Application grant types aka flows are methods by which a client application can gain tokens so as to get a limited access on a protected resource.

There are lots of flows that are used by the techie community. PKCE is one of the best practiced flow that fits well on mobile and Single Page Applications (SPAs). It can be seen as an extension of Authorization code flow (well suited for any applications that can securely store it’s client secret key value). In contrast to authorization code flow, PKCE is well suited for applications that cannot keep it’s client secret key safe.

Of course, there is another flow, which is called implicit flow that was recommended earlier for native apps and SPAs in which the access token is directly provided as a query parameter in response to a successful login along with the redirect URL, without an extra code exchange step. Now it is considered as deprecated because there is no guarantee whether the access token is received by the client application or not. A malicious code can intercept and get the tokens from the URL itself.

Well, then how PKCE overcome this issue? You can think of PKCE as an authorization code flow technique except that it uses a variable key instead of a static secret key of the client application. In PKCE flow client application sends a code challenge value in order to request an authorization code which will be preserved by the Authorization Server for later verification. The code challenge value is created using code verifier value in a particular manner. In order to request a token, in exchange of the code, the code verifier value is sent to the authorization server. Authorization Server, by comparing the code challenge value and code verifier value, confirms that the application is the legitimate one so that it can exchange the token with it. In case if we were using the static secret key, it will be easy for any malicious code that has the client id and client secret to pretend itself as the original client and request a token exchange for the code that can be obtained by the URL. As we use a random code challenge and code verifier values that are very hard to guess, the PKCE flow resolves the above mentioned issue. How to achieve this randomness is a key topic which will be covering in the upcoming sections below.

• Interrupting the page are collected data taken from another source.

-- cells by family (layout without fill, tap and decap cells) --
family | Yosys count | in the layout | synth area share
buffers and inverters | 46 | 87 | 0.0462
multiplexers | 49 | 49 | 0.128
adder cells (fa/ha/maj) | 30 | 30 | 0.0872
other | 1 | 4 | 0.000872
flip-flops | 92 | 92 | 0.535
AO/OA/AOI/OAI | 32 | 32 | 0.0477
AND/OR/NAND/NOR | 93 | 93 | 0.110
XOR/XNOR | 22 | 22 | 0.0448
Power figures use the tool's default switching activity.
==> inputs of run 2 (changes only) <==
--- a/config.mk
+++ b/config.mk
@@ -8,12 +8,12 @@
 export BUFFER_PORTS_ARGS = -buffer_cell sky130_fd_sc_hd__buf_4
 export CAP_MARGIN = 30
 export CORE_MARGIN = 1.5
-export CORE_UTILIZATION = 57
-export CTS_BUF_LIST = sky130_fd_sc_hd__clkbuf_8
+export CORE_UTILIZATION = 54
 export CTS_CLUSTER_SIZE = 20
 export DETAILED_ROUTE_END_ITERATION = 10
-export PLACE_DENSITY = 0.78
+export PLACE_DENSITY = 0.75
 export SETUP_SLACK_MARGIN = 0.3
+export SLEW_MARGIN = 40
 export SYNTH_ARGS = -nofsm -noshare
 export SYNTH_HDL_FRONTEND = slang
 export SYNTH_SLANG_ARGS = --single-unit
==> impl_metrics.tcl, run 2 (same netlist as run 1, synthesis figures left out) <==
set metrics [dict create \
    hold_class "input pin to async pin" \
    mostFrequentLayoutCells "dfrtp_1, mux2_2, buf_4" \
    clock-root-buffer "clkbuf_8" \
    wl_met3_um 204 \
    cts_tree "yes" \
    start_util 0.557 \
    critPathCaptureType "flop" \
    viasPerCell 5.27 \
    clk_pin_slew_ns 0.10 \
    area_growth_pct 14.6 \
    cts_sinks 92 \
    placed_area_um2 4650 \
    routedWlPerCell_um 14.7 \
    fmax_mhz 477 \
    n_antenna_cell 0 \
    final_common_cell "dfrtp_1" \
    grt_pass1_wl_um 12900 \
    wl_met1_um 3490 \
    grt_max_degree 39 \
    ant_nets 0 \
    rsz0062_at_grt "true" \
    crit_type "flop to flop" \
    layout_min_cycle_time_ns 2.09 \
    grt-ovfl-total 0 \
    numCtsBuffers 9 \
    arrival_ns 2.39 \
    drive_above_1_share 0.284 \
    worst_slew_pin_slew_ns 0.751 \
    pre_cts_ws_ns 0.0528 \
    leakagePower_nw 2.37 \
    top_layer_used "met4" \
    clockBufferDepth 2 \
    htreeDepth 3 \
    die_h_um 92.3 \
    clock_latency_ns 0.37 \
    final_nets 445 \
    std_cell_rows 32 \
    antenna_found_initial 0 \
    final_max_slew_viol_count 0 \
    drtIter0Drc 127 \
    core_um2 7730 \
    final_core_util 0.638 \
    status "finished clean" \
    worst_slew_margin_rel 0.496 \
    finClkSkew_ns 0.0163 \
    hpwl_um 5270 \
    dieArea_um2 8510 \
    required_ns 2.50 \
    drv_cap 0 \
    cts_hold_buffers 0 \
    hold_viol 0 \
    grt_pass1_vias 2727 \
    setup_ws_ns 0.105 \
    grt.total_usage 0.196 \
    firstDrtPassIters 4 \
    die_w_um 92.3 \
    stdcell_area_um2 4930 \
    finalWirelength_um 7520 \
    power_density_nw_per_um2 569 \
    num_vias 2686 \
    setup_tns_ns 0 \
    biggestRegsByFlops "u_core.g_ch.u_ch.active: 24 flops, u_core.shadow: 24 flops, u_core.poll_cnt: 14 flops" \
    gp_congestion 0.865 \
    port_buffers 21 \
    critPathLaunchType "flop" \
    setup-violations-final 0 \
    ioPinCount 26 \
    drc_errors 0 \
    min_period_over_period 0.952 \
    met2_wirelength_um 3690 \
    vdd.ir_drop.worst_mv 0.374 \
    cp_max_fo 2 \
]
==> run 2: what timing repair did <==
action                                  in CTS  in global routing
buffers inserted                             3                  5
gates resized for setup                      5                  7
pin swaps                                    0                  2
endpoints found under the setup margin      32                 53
`config.mk`:
```
export PLATFORM = sky130hd
export DESIGN_NAME = mccu_fsm_flat
export DESIGN_NICKNAME = d
export VERILOG_FILES = /design/src/rtl/mccu_fsm_if.sv /design/src/rtl/mccu_fsm.sv /design/src/flat_wrapper.sv
export SDC_FILE = /design/constraint.sdc
export NUM_CORES = 1
export LEC_CHECK = 0
export CAP_MARGIN = 20
export CORE_AREA = 4 4 88 90
export CTS_CLUSTER_SIZE = 28
export DETAILED_ROUTE_END_ITERATION = 12
export DIE_AREA = 0 0 92 94
export MAX_ROUTING_LAYER = met4
export PLACE_DENSITY = 0.67
export SLEW_MARGIN = 20
export SYNTH_ARGS = -nofsm -noshare
export SYNTH_HDL_FRONTEND = slang
export SYNTH_SLANG_ARGS = --single-unit
```
`constraint.sdc`:
```
create_clock -name clk -period 3.2 [get_ports clk]
set_clock_uncertainty 0.2 [all_clocks]
set_input_delay 0.48 -clock clk [delete_from_list [all_inputs] [get_ports clk]]
set_output_delay 0.48 -clock clk [all_outputs]
set_load 0.01 [all_outputs]
```
`src/rtl/mccu_fsm_if.sv`:
```
// Control bundle between the multi-cycle control unit and the datapath.
// master = control unit (drives enables/selects), slave = datapath.
interface mccu_fsm_if #(
   parameter int unsigned INSTRET_W = 32
);
   logic [5:0]           op;
   logic [5:0]           func;
   logic                 z;
   logic                 mem_rdy;
   logic                 mem_req;
   logic                 iord;
   logic                 wpc;
   logic                 wir;
   logic                 wmem;
   logic                 wreg;
   logic                 regrt;
   logic                 m2reg;
   logic                 jal;
   logic                 shift;
   logic                 sext;
   logic                 alusrca;
   logic [1:0]           alusrcb;
   logic [3:0]           aluc;
   logic [1:0]           pcsource;
   logic                 illegal;
   logic [2:0]           state;
   logic [INSTRET_W-1:0] instret;

   modport master (
      input  op, func, z, mem_rdy,
      output mem_req, iord, wpc, wir, wmem, wreg, regrt, m2reg, jal, shift, sext,
             alusrca, alusrcb, aluc, pcsource, illegal, state, instret
   );

   modport slave (
      output op, func, z, mem_rdy,
      input  mem_req, iord, wpc, wir, wmem, wreg, regrt, m2reg, jal, shift, sext,
             alusrca, alusrcb, aluc, pcsource, illegal, state, instret
   );
endinterface

```
`src/rtl/mccu_fsm.sv`:
```
// Multi-cycle MIPS-subset control unit: IF/ID/EXE/MEM/WB sequencing with memory
// wait states, illegal-op flag and a retired-instruction counter.
module mccu_fsm #(
   parameter bit          MEM_HANDSHAKE = 1'b1,
   parameter int unsigned INSTRET_W     = 32
) (
   input logic         clk,
   input logic         rst,
   mccu_fsm_if.master  bus
);

   typedef enum logic [2:0] {
      StIf  = 3'd0,
      StId  = 3'd1,
      StExe = 3'd2,
      StMem = 3'd3,
      StWb  = 3'd4
   } state_e;

   localparam logic [5:0] OP_R    = 6'b000000;
   localparam logic [5:0] OP_J    = 6'b000010;
   localparam logic [5:0] OP_JAL  = 6'b000011;
   localparam logic [5:0] OP_BEQ  = 6'b000100;
   localparam logic [5:0] OP_BNE  = 6'b000101;
   localparam logic [5:0] OP_ADDI = 6'b001000;
   localparam logic [5:0] OP_SLTI = 6'b001010;
   localparam logic [5:0] OP_ANDI = 6'b001100;
   localparam logic [5:0] OP_ORI  = 6'b001101;
   localparam logic [5:0] OP_XORI = 6'b001110;
   localparam logic [5:0] OP_LUI  = 6'b001111;
   localparam logic [5:0] OP_LW   = 6'b100011;
   localparam logic [5:0] OP_SW   = 6'b101011;

   localparam logic [5:0] F_SLL  = 6'b000000;
   localparam logic [5:0] F_SRL  = 6'b000010;
   localparam logic [5:0] F_SRA  = 6'b000011;
   localparam logic [5:0] F_JR   = 6'b001000;
   localparam logic [5:0] F_JALR = 6'b001001;
   localparam logic [5:0] F_ADD  = 6'b100000;
   localparam logic [5:0] F_SUB  = 6'b100010;
   localparam logic [5:0] F_AND  = 6'b100100;
   localparam logic [5:0] F_OR   = 6'b100101;
   localparam logic [5:0] F_XOR  = 6'b100110;
   localparam logic [5:0] F_NOR  = 6'b100111;
   localparam logic [5:0] F_SLT  = 6'b101010;

   state_e               state_q, state_d;
   logic [INSTRET_W-1:0] instret_q;
   logic                 retire;
   logic                 done;

   // Instruction decode
   logic r_type;
   logic i_add, i_sub, i_and, i_or, i_xor, i_nor, i_slt, i_sll, i_srl, i_sra, i_jr, i_jalr;
   logic i_addi, i_andi, i_ori, i_xori, i_slti, i_lui, i_lw, i_sw, i_beq, i_bne, i_j, i_jal;
   logic i_type, legal, is_shift, is_sext;
   logic [3:0] alu_op;

   assign r_type = (bus.op == OP_R);
   assign i_add  = r_type & (bus.func == F_ADD);
   assign i_sub  = r_type & (bus.func == F_SUB);
   assign i_and  = r_type & (bus.func == F_AND);
   assign i_or   = r_type & (bus.func == F_OR);
   assign i_xor  = r_type & (bus.func == F_XOR);
   assign i_nor  = r_type & (bus.func == F_NOR);
   assign i_slt  = r_type & (bus.func == F_SLT);
   assign i_sll  = r_type & (bus.func == F_SLL);
   assign i_srl  = r_type & (bus.func == F_SRL);
   assign i_sra  = r_type & (bus.func == F_SRA);
   assign i_jr   = r_type & (bus.func == F_JR);
   assign i_jalr = r_type & (bus.func == F_JALR);
   assign i_addi = (bus.op == OP_ADDI);
   assign i_andi = (bus.op == OP_ANDI);
   assign i_ori  = (bus.op == OP_ORI);
   assign i_xori = (bus.op == OP_XORI);
   assign i_slti = (bus.op == OP_SLTI);
   assign i_lui  = (bus.op == OP_LUI);
   assign i_lw   = (bus.op == OP_LW);
   assign i_sw   = (bus.op == OP_SW);
   assign i_beq  = (bus.op == OP_BEQ);
   assign i_bne  = (bus.op == OP_BNE);
   assign i_j    = (bus.op == OP_J);
   assign i_jal  = (bus.op == OP_JAL);

   // I-type here means "ALU B operand is the extended immediate"
   assign i_type   = i_addi | i_andi | i_ori | i_xori | i_slti | i_lui | i_lw | i_sw;
   assign is_shift = i_sll | i_srl | i_sra;
   assign is_sext  = i_addi | i_slti | i_lw | i_sw | i_beq | i_bne;
   assign legal    = i_add | i_sub | i_and | i_or | i_xor | i_nor | i_slt | i_sll | i_srl
                   | i_sra | i_jr | i_jalr | i_type | i_beq | i_bne | i_j | i_jal;

   always_comb begin
      alu_op = 4'b0000;
      if (i_sub)                                    alu_op = 4'b0100;
      else if (i_and | i_andi)                      alu_op = 4'b0001;
      else if (i_or | i_ori)                        alu_op = 4'b0101;
      else if (i_xor | i_xori | i_beq | i_bne)      alu_op = 4'b0010;
      else if (i_nor)                               alu_op = 4'b1101;
      else if (i_slt | i_slti)                      alu_op = 4'b1000;
      else if (i_sll)                               alu_op = 4'b0011;
      else if (i_srl)                               alu_op = 4'b0111;
      else if (i_sra)                               alu_op = 4'b1111;
      else if (i_lui)                               alu_op = 4'b0110;
   end

   assign done = MEM_HANDSHAKE ? bus.mem_rdy : 1'b1;

   // State and retired-instruction counter
   always_ff @(posedge clk) begin
      if (rst) begin
         state_q   <= StIf;
         instret_q <= '0;
      end else begin
         state_q <= state_d;
         if (retire) instret_q <= instret_q + INSTRET_W'(1);
      end
   end

   always_comb begin
      state_d = state_q;
      retire  = 1'b0;
      unique case (state_q)
         StIf: begin
            if (done) state_d = StId;
         end
         StId: begin
            if (!legal) begin
               state_d = StIf;
            end else if (i_j | i_jal | i_jr | i_jalr) begin
               state_d = StIf;
               retire  = 1'b1;
            end else begin
               state_d = StExe;
            end
         end
         StExe: begin
            if (i_beq | i_bne) begin
               state_d = StIf;
               retire  = 1'b1;
            end else if (i_lw | i_sw) begin
               state_d = StMem;
            end else begin
               state_d = StWb;
            end
         end
         StMem: begin
            if (done) begin
               if (i_sw) begin
                  state_d = StIf;
                  retire  = 1'b1;
               end else begin
                  state_d = StWb;
               end
            end
         end
         StWb: begin
            state_d = StIf;
            retire  = 1'b1;
         end
         default: state_d = StIf;
      endcase
   end

   // Outputs; everything held at zero while rst is high
   always_comb begin
      bus.mem_req  = 1'b0;
      bus.iord     = 1'b0;
      bus.wpc      = 1'b0;
      bus.wir      = 1'b0;
      bus.wmem     = 1'b0;
      bus.wreg     = 1'b0;
      bus.regrt    = 1'b0;
      bus.m2reg    = 1'b0;
      bus.jal      = 1'b0;
      bus.shift    = 1'b0;
      bus.sext     = 1'b0;
      bus.alusrca  = 1'b0;
      bus.alusrcb  = 2'b00;
      bus.aluc     = 4'b0000;
      bus.pcsource = 2'b00;
      bus.illegal  = 1'b0;
      if (!rst) begin
         bus.regrt = i_type;
         bus.shift = is_shift;
         bus.m2reg = i_lw;
         bus.sext  = is_sext;
         unique case (state_q)
            StIf: begin
               bus.mem_req = 1'b1;
               bus.alusrcb = 2'b01;
               bus.wir     = done;
               bus.wpc     = done;
            end
            StId: begin
               bus.alusrcb = 2'b11;
               if (!legal) begin
                  bus.illegal = 1'b1;
               end else if (i_j | i_jal) begin
                  bus.wpc      = 1'b1;
                  bus.pcsource = 2'b11;
                  bus.wreg     = i_jal;
                  bus.jal      = i_jal;
               end else if (i_jr | i_jalr) begin
                  bus.wpc      = 1'b1;
                  bus.pcsource = 2'b10;
                  bus.wreg     = i_jalr;
                  bus.jal      = i_jalr;
               end
            end
            StExe: begin
               bus.alusrca = 1'b1;
               bus.alusrcb = i_type ? 2'b10 : 2'b00;
               bus.aluc    = alu_op;
               if (i_beq | i_bne) begin
                  bus.pcsource = 2'b01;
                  bus.wpc      = (i_beq & bus.z) | (i_bne & ~bus.z);
               end
            end
            StMem: begin
               bus.mem_req = 1'b1;
               bus.iord    = 1'b1;
               bus.wmem    = i_sw;
            end
            StWb: begin
               bus.wreg = 1'b1;
            end
            default: ;
         endcase
      end
   end

   assign bus.state   = rst ? 3'd0 : state_q;
   assign bus.instret = rst ? '0 : instret_q;

endmodule

```
`src/flat_wrapper.sv`:
```
// flat-port wrapper written by rule: the top's interface ports become plain ports
module mccu_fsm_flat 
#(
   parameter bit          MEM_HANDSHAKE = 1'b1,
   parameter int unsigned INSTRET_W     = 32
)
  (clk, rst, bus_op, bus_func, bus_z, bus_mem_rdy, bus_mem_req, bus_iord, bus_wpc, bus_wir, bus_wmem, bus_wreg, bus_regrt, bus_m2reg, bus_jal, bus_shift, bus_sext, bus_alusrca, bus_alusrcb, bus_aluc, bus_pcsource, bus_illegal, bus_state, bus_instret);
  mccu_fsm_if #(.INSTRET_W(INSTRET_W)) bus_i ();
  input logic clk;
  input logic rst;
  input wire logic [$bits(bus_i.op)-1:0] bus_op;
  input wire logic [$bits(bus_i.func)-1:0] bus_func;
  input wire logic [$bits(bus_i.z)-1:0] bus_z;
  input wire logic [$bits(bus_i.mem_rdy)-1:0] bus_mem_rdy;
  output wire logic [$bits(bus_i.mem_req)-1:0] bus_mem_req;
  output wire logic [$bits(bus_i.iord)-1:0] bus_iord;
  output wire logic [$bits(bus_i.wpc)-1:0] bus_wpc;
  output wire logic [$bits(bus_i.wir)-1:0] bus_wir;
  output wire logic [$bits(bus_i.wmem)-1:0] bus_wmem;
  output wire logic [$bits(bus_i.wreg)-1:0] bus_wreg;
  output wire logic [$bits(bus_i.regrt)-1:0] bus_regrt;
  output wire logic [$bits(bus_i.m2reg)-1:0] bus_m2reg;
  output wire logic [$bits(bus_i.jal)-1:0] bus_jal;
  output wire logic [$bits(bus_i.shift)-1:0] bus_shift;
  output wire logic [$bits(bus_i.sext)-1:0] bus_sext;
  output wire logic [$bits(bus_i.alusrca)-1:0] bus_alusrca;
  output wire logic [$bits(bus_i.alusrcb)-1:0] bus_alusrcb;
  output wire logic [$bits(bus_i.aluc)-1:0] bus_aluc;
  output wire logic [$bits(bus_i.pcsource)-1:0] bus_pcsource;
  output wire logic [$bits(bus_i.illegal)-1:0] bus_illegal;
  output wire logic [$bits(bus_i.state)-1:0] bus_state;
  output wire logic [$bits(bus_i.instret)-1:0] bus_instret;
  assign bus_i.op = bus_op;
  assign bus_i.func = bus_func;
  assign bus_i.z = bus_z;
  assign bus_i.mem_rdy = bus_mem_rdy;
  assign bus_mem_req = bus_i.mem_req;
  assign bus_iord = bus_i.iord;
  assign bus_wpc = bus_i.wpc;
  assign bus_wir = bus_i.wir;
  assign bus_wmem = bus_i.wmem;
  assign bus_wreg = bus_i.wreg;
  assign bus_regrt = bus_i.regrt;
  assign bus_m2reg = bus_i.m2reg;
  assign bus_jal = bus_i.jal;
  assign bus_shift = bus_i.shift;
  assign bus_sext = bus_i.sext;
  assign bus_alusrca = bus_i.alusrca;
  assign bus_alusrcb = bus_i.alusrcb;
  assign bus_aluc = bus_i.aluc;
  assign bus_pcsource = bus_i.pcsource;
  assign bus_illegal = bus_i.illegal;
  assign bus_state = bus_i.state;
  assign bus_instret = bus_i.instret;
  mccu_fsm #(.MEM_HANDSHAKE(MEM_HANDSHAKE), .INSTRET_W(INSTRET_W)) u_core (.clk(clk), .rst(rst), .bus(bus_i));
endmodule
```
======== Word-level counts from Yosys, hierarchy flattened ========
Cells that the tools add are included.
cells by class
  add/sub/neg operators ................... 1
  eq/ne operators ......................... 29
  muxes and demuxes ....................... 67
  bitwise gates (word level) .............. 58
  reduce and logical (&&, ||, !) cells .... 5
operators with widths
  cell                                           count
  == test 6 bit, second input constant           9
  == test 6 x 4 -> 1 bit, second input constant  8
  two-way mux 4 bit                              11
  bitwise OR 1 bit                               43
  two-way mux 1 bit                              34
  adder 32 x 1 -> 32 bit, second input constant  1
  two-way mux 32 bit                             1
  == test 6 x 2 -> 1 bit, second input constant  4
  two-way mux 3 bit                              8
  bitwise AND 1 bit                              14
  two-way mux 2 bit                              7
  == test 6 x 3 -> 1 bit, second input constant  2
  zero test 6 bit                                2
  case mux 3 bit (4 select lines)                1
  == test 3 x 2 -> 1 bit, second input constant  2
  case mux 2 bit (3 select lines)                1
  != test 2 bit, second input constant           2
  case mux 1 bit (4 select lines)                1
  case mux 2 bit (2 select lines)                1
  == test 3 x 1 -> 1 bit, second input constant  1
  == test 3 bit, second input constant           1
  zero test 3 bit                                1
  case mux 1 bit (3 select lines)                1
  case mux 1 bit (2 select lines)                1
  other kinds (3)                                3
word-level totals
  bits in registers ....................... 35
  logic and storage cells ................. 162

======== Logic depth before layout (Yosys ltp) ========
  depth after elaboration ................. 21
  depth in mapped cells ................... 8
  mapped depth without buffers ............ 5

======== Least setup slack after synthesis ========
No wires, ideal clock.
  kind .................................... input to output
  start point ............................. in bus_op[5]
  end point ............................... out bus_aluc[1]
  arrival time ............................ 2.104 ns
  data required time ...................... 2.520 ns
  path slack .............................. 0.416 ns
  cell stages on the path ................. 6
  path buffers ............................ 2
  cells stage by stage .................... buf_6 or4_1 buf_2 or3_1 o311ai_0 a21oi_1
on the way
  longest elaborated chain between the ends .. 13
  elaborated cells on any way between the ends .. 35
RTL lines
  item                                                       line                             source
  from (decl)                                                flat_wrapper.sv:11               input wire logic [$bits(bus_i.op)-1:0] bus_op;
  == test 6 x 4 -> 1 bit or zero test 6 bit (tied branches)  mccu_fsm.sv:77, mccu_fsm.sv:59
  two-way mux 3 bit or bitwise AND 1 bit (tied branches)     mccu_fsm.sv:103, mccu_fsm.sv:69
  two-way mux 4 bit                                          mccu_fsm.sv:102                  else if (i_sra) alu_op = 4'b1111;
  two-way mux 4 bit                                          mccu_fsm.sv:101                  else if (i_srl) alu_op = 4'b0111;
  two-way mux 4 bit                                          mccu_fsm.sv:100                  else if (i_sll) alu_op = 4'b0011;
  two-way mux 4 bit                                          mccu_fsm.sv:99                   else if (i_slt | i_slti) alu_op = 4'b1000;
  two-way mux 4 bit                                          mccu_fsm.sv:98                   else if (i_nor) alu_op = 4'b1101;
  two-way mux 4 bit                                          mccu_fsm.sv:97                   else if (i_xor | i_xori | i_beq | i_bne) alu_op = 4'b0010;
  two-way mux 4 bit                                          mccu_fsm.sv:96                   else if (i_or | i_ori) alu_op = 4'b0101;
  two-way mux 4 bit                                          mccu_fsm.sv:95                   else if (i_and | i_andi) alu_op = 4'b0001;
  two-way mux 4 bit *                                        mccu_fsm.sv:94                   if (i_sub) alu_op = 4'b0100;
  two-way mux 4 bit *                                        mccu_fsm.sv:187                  unique case (state_q)
  two-way mux 4 bit *                                        mccu_fsm.sv:182                  if (!rst) begin
  to (decl)                                                  flat_wrapper.sv:28               output wire logic [$bits(bus_i.aluc)-1:0] bus_aluc;
Every way passes the cells marked *; elsewhere a longest branch is shown, timed or not.

======== Worst setup path after layout ========
  start point ............................. in bus_op[2]
  end point ............................... out bus_aluc[0]
on the way
  longest elaborated chain between the ends .. 13
  elaborated cells on any way between the ends .. 33
RTL lines
  item                 line             source
  zero test 6 bit      mccu_fsm.sv:59   assign r_type = (bus.op == OP_R);
  bitwise AND 1 bit    mccu_fsm.sv:69   assign i_sra = r_type & (bus.func == F_SRA);
  two-way mux 4 bit    mccu_fsm.sv:102
  two-way mux 4 bit    mccu_fsm.sv:101
  two-way mux 4 bit    mccu_fsm.sv:100
  two-way mux 4 bit    mccu_fsm.sv:99
  two-way mux 4 bit    mccu_fsm.sv:98
  two-way mux 4 bit    mccu_fsm.sv:97
  two-way mux 4 bit    mccu_fsm.sv:96
  two-way mux 4 bit    mccu_fsm.sv:95
  two-way mux 4 bit *  mccu_fsm.sv:94
  two-way mux 4 bit *  mccu_fsm.sv:187
  two-way mux 4 bit *  mccu_fsm.sv:182
Marks and branches as above.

Before going deep into PKCE let’s have a look at how authorization code flow works. Below is step by step process that demonstrate how a client application gets access to a protected resource with the permission of the resource owner.

  1. Resource owner/User clicks the login link in the client application.
  2. The client sends a request for authorization code, to the Authorization Server.
  3. Authorization Server responds by presenting the login page to the user.
  4. User enters his/her credentials.
  5. Authorization Server verifies the credentials and if everything is fine, it present a consent page to the user.
  6. User permits the client to access the protected resource.
  7. Authorization Server sends an authorization code to the client app.
  8. Client request the Authorization Server to exchange the code to access token.
  9. If everything is fine, Authorization Server responds with an access token and refresh token.
  10. Client request Resource Server to access the protected data using the access token.
  11. Resource Server request Authorization Server for validate the access token.
  12. Authorization Server validates the token.
  13. If validation is successful, then the Resource Server sends the requested data to the client.

Hope the authorization code flow is clear, now let us see how PKCE flow works by looking at the step by step process that happens when an application tries to access a protected resource. Oops!! it is the same. Then what is the difference between those two?

Although the workflow of the above two are same, they are differed in the requests itself. To be precise the request parameters that a client passes in order to request a login page so as the authorization code and the parameters passed to exchange code to token are a bit different in what is used in authorization code flow and what is used in PKCE flow. A basic PKCE workflow is illustrated in the diagram below.

Basic PKCE workflow

In order to get the login page and receive an authorization code from the Authorization Server we will need to hit the authorization endpoint in a browser with certain query parameters. The below list shows the query parameters and their values.

  • response_type=”code”
  • client_id=”you_client_id”
  • redirect_uri=”a_preferred_redirect_uri”
  • scope=”your_scope”
  • state=”random_alphanumeric_characters_of_moderate_length”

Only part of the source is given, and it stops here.